What you should do: Beginning with the line that holds "li1 | - | 606 | - |" in the data below, give again every line through the one that holds "Note: power is", exactly as written.

Extracted data:
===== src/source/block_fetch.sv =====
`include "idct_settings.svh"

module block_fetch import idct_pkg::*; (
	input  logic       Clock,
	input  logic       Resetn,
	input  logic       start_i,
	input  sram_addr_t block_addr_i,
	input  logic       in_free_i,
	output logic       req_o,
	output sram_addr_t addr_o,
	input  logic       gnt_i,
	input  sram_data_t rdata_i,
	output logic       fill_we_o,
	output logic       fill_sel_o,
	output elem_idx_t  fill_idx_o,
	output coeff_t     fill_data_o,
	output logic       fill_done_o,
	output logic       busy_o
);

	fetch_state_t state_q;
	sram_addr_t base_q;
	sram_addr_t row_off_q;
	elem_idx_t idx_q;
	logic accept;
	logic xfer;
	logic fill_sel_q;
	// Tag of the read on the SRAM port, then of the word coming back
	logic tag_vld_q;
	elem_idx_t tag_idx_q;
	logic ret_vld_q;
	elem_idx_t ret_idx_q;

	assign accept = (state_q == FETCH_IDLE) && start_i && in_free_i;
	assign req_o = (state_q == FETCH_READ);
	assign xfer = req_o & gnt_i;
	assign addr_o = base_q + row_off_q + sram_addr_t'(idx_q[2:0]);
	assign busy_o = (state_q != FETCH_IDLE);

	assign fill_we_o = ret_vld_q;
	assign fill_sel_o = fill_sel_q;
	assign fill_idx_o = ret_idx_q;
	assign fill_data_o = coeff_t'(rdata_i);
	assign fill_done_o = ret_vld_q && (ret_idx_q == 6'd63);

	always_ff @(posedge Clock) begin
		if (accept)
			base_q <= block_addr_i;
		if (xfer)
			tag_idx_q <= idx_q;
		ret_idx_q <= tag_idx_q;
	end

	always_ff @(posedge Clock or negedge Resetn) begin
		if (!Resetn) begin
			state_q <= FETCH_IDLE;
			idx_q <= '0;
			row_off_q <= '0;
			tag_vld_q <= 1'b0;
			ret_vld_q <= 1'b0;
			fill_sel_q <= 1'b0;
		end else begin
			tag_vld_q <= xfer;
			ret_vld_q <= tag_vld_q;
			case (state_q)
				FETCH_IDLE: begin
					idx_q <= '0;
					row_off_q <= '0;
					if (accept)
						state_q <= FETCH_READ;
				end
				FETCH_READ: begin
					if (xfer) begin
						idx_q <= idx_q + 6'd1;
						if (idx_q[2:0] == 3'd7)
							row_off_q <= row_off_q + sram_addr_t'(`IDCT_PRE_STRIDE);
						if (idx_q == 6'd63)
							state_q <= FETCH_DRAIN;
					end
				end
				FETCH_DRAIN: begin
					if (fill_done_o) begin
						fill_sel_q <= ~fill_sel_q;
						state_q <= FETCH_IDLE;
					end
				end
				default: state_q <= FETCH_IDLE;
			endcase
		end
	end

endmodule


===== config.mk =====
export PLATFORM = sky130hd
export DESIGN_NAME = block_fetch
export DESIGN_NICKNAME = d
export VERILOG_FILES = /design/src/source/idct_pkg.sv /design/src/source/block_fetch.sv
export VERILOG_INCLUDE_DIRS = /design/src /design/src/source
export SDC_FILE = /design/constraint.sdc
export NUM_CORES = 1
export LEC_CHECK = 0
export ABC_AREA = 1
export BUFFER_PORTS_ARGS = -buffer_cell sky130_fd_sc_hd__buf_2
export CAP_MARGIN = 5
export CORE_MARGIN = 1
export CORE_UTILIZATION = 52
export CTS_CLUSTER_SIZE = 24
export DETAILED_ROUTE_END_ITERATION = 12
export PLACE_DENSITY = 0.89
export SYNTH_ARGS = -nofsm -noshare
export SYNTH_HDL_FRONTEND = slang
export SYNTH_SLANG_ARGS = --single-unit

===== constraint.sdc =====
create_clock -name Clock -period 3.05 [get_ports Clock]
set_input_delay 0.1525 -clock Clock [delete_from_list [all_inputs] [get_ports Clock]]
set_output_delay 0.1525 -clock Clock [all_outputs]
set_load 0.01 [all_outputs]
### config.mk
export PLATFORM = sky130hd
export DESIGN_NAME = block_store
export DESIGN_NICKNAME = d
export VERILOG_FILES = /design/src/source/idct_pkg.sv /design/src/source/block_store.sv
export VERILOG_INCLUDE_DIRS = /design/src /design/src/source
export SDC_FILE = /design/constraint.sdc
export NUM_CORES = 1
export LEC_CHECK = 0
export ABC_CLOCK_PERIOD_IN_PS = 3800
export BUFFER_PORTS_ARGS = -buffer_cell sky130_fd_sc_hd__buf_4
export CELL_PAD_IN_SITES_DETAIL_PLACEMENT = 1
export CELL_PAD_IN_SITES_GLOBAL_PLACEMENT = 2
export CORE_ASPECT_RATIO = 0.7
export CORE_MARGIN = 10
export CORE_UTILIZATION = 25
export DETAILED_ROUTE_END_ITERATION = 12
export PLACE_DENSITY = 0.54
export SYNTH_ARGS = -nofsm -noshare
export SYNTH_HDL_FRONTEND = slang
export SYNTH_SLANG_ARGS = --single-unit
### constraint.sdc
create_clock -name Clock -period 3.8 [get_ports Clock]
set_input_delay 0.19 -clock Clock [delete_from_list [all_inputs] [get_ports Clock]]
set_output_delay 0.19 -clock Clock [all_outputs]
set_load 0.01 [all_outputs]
---
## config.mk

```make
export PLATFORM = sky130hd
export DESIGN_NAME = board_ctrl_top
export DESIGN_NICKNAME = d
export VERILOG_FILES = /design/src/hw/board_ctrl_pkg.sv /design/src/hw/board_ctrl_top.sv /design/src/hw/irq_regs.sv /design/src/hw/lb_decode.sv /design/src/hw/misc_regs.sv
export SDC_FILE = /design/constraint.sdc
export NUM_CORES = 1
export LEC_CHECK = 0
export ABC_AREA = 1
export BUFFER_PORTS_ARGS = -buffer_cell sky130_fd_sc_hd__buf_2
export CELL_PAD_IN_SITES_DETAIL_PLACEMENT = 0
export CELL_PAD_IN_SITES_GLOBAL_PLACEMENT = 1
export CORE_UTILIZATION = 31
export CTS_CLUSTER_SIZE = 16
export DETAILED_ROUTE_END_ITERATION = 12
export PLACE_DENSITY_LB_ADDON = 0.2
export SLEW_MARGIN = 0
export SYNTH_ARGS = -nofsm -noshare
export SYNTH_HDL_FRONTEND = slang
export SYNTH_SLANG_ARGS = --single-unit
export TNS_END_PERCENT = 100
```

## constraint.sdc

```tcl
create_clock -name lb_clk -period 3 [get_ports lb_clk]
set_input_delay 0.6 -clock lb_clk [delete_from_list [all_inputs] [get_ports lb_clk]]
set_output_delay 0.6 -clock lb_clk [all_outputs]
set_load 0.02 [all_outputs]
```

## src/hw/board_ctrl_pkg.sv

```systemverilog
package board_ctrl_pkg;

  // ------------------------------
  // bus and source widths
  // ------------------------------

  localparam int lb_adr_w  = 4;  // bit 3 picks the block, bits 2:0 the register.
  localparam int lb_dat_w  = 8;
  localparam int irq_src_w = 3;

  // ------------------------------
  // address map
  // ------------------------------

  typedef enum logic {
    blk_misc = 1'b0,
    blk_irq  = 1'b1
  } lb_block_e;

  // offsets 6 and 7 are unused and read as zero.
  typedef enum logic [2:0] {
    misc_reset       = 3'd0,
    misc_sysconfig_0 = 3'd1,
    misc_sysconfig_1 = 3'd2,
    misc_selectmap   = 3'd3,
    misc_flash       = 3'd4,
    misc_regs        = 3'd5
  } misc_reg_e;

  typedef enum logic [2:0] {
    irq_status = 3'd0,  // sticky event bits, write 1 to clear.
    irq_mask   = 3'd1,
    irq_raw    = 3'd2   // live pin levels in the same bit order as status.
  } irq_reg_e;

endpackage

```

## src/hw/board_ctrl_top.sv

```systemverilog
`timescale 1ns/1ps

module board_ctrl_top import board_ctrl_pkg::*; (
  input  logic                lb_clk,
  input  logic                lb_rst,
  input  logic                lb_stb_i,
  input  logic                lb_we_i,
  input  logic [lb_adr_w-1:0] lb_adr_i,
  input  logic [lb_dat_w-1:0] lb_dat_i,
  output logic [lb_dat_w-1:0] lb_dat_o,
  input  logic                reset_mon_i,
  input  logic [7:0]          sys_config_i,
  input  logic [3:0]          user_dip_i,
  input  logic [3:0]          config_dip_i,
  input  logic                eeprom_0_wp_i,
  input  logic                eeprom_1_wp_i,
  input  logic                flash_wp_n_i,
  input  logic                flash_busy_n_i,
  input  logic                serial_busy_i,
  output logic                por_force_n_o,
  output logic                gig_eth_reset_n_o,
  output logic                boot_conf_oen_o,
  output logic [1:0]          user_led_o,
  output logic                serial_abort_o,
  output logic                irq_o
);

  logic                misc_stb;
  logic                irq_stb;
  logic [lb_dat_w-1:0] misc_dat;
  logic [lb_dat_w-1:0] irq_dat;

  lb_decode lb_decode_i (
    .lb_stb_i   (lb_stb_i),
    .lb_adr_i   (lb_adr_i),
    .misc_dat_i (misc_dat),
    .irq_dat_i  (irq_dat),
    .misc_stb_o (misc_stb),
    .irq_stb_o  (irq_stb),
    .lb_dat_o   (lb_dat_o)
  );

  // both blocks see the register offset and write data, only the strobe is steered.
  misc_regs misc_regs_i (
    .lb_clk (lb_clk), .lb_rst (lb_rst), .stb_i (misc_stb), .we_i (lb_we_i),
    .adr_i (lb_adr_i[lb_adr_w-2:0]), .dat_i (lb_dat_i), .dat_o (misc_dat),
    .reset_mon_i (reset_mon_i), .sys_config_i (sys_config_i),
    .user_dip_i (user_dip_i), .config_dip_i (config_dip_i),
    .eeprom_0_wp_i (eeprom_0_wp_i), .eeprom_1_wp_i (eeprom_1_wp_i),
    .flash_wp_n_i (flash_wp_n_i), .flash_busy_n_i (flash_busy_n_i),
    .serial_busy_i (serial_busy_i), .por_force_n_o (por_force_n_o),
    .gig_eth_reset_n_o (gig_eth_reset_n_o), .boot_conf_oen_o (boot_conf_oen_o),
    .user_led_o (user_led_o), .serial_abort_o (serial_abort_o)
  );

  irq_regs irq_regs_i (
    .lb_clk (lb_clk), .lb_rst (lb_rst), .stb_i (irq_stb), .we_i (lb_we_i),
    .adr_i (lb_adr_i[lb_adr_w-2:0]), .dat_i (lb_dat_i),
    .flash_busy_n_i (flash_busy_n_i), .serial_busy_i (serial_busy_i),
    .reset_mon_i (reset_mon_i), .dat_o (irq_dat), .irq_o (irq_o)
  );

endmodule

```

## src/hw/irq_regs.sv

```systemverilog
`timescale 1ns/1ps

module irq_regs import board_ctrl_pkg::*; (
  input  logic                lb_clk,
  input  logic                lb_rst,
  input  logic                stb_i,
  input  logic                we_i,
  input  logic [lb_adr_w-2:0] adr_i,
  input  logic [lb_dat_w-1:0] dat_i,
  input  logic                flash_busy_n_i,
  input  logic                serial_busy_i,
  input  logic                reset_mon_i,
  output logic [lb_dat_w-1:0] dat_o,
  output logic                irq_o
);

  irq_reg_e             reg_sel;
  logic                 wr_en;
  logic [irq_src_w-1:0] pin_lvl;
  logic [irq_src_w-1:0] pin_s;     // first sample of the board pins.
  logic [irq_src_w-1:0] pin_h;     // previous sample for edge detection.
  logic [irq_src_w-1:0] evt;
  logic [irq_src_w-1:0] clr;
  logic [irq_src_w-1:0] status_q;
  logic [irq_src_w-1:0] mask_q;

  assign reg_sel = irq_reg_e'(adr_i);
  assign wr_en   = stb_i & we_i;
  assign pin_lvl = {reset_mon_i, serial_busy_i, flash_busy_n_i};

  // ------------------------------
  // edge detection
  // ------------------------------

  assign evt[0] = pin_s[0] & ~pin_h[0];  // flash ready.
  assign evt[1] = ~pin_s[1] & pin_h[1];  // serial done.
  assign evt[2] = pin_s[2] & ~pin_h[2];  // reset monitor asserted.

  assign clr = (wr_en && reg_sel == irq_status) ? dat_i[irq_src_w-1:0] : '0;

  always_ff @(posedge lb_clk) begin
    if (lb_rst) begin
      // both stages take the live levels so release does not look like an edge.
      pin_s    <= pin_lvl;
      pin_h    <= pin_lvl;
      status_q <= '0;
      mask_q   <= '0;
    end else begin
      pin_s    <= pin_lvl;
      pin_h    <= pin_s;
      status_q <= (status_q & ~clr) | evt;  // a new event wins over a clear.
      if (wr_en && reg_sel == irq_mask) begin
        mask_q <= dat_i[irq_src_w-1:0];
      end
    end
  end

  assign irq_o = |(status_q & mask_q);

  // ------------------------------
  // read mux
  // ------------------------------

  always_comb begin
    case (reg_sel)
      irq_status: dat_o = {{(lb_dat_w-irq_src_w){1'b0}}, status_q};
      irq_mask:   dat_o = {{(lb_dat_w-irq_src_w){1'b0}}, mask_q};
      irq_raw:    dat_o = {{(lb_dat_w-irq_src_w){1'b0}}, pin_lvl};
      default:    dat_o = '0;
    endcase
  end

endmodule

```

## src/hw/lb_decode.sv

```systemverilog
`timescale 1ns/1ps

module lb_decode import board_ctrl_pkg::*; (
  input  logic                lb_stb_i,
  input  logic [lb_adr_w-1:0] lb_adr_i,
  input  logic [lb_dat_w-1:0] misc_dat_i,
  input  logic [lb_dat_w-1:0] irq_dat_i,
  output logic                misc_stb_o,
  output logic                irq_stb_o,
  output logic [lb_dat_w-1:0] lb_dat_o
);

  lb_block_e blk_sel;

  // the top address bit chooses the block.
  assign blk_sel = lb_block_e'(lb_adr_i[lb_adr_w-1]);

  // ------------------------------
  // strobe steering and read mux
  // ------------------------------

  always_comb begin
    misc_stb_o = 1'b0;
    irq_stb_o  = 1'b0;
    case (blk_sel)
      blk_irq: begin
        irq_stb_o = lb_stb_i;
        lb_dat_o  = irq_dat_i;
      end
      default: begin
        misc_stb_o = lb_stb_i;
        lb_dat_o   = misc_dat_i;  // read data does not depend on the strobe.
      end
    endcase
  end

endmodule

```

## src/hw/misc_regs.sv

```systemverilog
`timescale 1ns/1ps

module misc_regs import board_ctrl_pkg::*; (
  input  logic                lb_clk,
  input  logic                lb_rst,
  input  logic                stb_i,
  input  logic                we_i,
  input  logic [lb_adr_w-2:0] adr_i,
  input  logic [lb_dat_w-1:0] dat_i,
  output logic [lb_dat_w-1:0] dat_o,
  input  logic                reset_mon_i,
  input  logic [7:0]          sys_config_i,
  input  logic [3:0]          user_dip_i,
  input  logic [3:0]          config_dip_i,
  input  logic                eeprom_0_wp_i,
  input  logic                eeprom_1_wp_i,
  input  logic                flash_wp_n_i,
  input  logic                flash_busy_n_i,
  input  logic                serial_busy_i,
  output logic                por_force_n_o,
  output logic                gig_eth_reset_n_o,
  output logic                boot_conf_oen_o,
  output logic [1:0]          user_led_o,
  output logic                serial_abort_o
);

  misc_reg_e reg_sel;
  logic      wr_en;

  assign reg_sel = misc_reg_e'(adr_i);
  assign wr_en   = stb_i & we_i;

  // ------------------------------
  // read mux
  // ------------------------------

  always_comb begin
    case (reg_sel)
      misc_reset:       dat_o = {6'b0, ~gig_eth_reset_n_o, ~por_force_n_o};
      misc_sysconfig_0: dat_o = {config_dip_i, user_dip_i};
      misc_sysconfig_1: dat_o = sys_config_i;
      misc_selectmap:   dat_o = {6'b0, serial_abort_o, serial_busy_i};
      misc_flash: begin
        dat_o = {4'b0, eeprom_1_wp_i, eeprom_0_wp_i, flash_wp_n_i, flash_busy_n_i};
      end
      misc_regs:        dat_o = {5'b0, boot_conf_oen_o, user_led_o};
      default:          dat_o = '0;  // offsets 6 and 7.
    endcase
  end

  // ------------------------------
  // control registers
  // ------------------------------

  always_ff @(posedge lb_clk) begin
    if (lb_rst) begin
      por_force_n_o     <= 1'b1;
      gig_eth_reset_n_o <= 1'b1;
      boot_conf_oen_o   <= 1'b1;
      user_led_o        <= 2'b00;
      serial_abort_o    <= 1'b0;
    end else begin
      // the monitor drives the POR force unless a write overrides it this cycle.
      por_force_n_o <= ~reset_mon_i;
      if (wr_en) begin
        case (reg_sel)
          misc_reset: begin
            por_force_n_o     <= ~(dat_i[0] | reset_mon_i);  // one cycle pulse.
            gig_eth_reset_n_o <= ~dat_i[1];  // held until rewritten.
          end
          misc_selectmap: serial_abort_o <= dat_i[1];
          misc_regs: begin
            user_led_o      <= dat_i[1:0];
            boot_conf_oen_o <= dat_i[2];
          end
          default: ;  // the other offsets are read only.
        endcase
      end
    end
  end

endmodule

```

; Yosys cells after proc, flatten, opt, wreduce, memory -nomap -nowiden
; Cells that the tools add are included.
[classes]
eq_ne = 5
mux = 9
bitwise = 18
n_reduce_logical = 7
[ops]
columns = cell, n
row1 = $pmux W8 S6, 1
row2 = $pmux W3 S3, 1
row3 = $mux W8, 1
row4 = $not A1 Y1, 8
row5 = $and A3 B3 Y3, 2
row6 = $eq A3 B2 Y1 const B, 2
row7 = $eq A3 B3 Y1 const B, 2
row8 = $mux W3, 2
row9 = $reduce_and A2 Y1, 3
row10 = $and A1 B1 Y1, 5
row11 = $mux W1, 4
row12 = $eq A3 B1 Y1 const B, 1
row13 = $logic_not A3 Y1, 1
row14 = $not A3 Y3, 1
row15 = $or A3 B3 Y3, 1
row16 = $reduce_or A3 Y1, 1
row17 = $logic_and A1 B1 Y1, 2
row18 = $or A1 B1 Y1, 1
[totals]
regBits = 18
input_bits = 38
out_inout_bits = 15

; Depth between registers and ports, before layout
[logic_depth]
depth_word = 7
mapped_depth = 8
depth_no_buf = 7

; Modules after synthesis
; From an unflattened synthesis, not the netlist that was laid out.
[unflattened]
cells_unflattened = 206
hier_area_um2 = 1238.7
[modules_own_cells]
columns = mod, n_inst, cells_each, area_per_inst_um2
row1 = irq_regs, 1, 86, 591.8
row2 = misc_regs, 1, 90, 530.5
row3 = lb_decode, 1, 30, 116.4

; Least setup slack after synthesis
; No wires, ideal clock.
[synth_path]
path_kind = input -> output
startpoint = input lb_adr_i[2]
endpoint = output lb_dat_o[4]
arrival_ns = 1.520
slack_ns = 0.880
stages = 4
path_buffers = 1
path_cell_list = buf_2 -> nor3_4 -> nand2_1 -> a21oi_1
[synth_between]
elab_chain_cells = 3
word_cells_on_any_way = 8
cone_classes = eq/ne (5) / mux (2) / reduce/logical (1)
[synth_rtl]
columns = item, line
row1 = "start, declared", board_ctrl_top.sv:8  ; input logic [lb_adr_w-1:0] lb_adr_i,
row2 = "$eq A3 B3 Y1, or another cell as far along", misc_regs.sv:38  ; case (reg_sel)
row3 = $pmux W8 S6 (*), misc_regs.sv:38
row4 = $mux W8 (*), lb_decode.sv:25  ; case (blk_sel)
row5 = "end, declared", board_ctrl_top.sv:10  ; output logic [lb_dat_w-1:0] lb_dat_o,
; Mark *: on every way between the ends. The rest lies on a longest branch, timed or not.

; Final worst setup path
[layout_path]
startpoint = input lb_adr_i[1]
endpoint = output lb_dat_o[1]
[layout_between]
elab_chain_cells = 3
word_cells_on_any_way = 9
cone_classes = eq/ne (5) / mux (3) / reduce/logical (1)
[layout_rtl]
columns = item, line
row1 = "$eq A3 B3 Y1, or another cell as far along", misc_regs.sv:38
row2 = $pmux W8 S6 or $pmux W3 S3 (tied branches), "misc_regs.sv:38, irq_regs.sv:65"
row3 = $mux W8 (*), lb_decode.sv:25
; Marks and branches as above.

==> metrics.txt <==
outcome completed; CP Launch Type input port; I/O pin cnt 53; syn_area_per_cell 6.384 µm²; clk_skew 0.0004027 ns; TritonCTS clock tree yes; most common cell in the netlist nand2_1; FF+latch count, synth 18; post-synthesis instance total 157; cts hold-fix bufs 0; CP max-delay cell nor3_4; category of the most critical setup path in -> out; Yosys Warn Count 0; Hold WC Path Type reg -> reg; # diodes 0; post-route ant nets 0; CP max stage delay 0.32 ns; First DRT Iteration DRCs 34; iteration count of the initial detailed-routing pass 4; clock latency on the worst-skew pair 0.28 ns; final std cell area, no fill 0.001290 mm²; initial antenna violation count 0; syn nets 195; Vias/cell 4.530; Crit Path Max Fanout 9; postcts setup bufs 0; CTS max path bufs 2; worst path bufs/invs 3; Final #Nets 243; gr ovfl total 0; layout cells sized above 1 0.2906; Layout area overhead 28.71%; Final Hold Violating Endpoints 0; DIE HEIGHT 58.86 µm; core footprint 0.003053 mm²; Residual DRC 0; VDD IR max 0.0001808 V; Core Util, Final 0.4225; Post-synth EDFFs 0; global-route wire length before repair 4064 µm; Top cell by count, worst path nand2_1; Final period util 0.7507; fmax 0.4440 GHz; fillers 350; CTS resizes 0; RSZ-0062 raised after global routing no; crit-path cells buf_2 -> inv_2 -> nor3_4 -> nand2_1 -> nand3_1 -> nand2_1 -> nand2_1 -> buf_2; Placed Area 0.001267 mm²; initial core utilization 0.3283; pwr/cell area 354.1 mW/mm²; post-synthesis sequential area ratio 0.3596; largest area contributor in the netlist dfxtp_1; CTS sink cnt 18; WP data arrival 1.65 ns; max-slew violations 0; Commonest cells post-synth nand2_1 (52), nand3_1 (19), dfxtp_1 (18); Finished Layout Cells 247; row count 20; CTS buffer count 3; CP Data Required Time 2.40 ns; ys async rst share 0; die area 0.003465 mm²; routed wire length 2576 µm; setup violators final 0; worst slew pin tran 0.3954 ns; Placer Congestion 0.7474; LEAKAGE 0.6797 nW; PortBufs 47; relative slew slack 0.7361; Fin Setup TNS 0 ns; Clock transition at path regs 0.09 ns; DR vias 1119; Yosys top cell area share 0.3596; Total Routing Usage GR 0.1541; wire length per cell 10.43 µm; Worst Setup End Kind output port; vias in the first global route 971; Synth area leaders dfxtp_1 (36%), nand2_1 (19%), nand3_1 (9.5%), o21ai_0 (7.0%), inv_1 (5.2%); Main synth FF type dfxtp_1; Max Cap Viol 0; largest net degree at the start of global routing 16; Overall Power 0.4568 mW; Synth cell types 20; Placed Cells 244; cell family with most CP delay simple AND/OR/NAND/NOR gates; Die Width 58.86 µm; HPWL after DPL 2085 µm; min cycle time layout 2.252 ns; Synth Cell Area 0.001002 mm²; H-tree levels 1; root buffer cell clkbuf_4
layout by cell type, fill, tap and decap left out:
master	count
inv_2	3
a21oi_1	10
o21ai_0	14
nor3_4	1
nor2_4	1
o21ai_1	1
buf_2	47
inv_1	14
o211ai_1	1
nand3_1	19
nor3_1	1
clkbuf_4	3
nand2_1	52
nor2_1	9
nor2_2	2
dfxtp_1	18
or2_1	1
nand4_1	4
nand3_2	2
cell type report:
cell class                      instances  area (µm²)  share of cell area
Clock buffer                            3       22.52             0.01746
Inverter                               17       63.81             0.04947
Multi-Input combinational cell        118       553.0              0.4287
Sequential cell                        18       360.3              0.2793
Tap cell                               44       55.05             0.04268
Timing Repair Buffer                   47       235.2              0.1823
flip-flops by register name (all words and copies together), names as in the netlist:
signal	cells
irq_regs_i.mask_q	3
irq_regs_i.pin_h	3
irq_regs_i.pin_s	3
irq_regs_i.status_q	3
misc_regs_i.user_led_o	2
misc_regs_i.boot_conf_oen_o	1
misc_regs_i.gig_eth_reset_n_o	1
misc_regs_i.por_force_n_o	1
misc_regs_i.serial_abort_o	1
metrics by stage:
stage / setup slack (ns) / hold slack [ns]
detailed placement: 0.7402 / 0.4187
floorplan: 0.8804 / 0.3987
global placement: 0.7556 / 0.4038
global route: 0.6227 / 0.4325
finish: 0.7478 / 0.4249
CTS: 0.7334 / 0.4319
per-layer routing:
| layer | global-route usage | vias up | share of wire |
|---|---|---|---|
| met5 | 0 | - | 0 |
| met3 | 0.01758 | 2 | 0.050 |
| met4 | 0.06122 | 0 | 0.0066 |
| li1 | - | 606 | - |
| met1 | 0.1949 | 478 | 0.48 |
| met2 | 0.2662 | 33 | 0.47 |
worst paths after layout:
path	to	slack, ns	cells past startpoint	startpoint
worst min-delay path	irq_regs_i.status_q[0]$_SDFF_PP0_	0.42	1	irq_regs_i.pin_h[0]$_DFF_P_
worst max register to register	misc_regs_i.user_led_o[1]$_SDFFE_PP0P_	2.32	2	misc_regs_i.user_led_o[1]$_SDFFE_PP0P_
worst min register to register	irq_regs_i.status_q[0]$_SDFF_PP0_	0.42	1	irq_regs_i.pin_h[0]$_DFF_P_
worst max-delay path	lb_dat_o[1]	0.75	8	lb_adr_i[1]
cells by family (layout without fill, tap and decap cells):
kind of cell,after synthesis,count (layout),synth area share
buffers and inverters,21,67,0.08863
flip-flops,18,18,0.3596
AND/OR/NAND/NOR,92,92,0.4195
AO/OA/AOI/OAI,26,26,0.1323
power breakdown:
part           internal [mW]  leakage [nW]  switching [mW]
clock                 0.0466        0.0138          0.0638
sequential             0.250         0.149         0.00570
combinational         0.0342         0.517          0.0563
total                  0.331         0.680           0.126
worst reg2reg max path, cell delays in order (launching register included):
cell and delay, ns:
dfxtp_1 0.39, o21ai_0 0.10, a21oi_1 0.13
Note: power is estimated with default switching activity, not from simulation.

Reply:
| li1 | - | 606 | - |
| met1 | 0.1949 | 478 | 0.48 |
| met2 | 0.2662 | 33 | 0.47 |
worst paths after layout:
path	to	slack, ns	cells past startpoint	startpoint
worst min-delay path	irq_regs_i.status_q[0]$_SDFF_PP0_	0.42	1	irq_regs_i.pin_h[0]$_DFF_P_
worst max register to register	misc_regs_i.user_led_o[1]$_SDFFE_PP0P_	2.32	2	misc_regs_i.user_led_o[1]$_SDFFE_PP0P_
worst min register to register	irq_regs_i.status_q[0]$_SDFF_PP0_	0.42	1	irq_regs_i.pin_h[0]$_DFF_P_
worst max-delay path	lb_dat_o[1]	0.75	8	lb_adr_i[1]
cells by family (layout without fill, tap and decap cells):
kind of cell,after synthesis,count (layout),synth area share
buffers and inverters,21,67,0.08863
flip-flops,18,18,0.3596
AND/OR/NAND/NOR,92,92,0.4195
AO/OA/AOI/OAI,26,26,0.1323
power breakdown:
part           internal [mW]  leakage [nW]  switching [mW]
clock                 0.0466        0.0138          0.0638
sequential             0.250         0.149         0.00570
combinational         0.0342         0.517          0.0563
total                  0.331         0.680           0.126
worst reg2reg max path, cell delays in order (launching register included):
cell and delay, ns:
dfxtp_1 0.39, o21ai_0 0.10, a21oi_1 0.13
Note: power is estimated with default switching activity, not from simulation.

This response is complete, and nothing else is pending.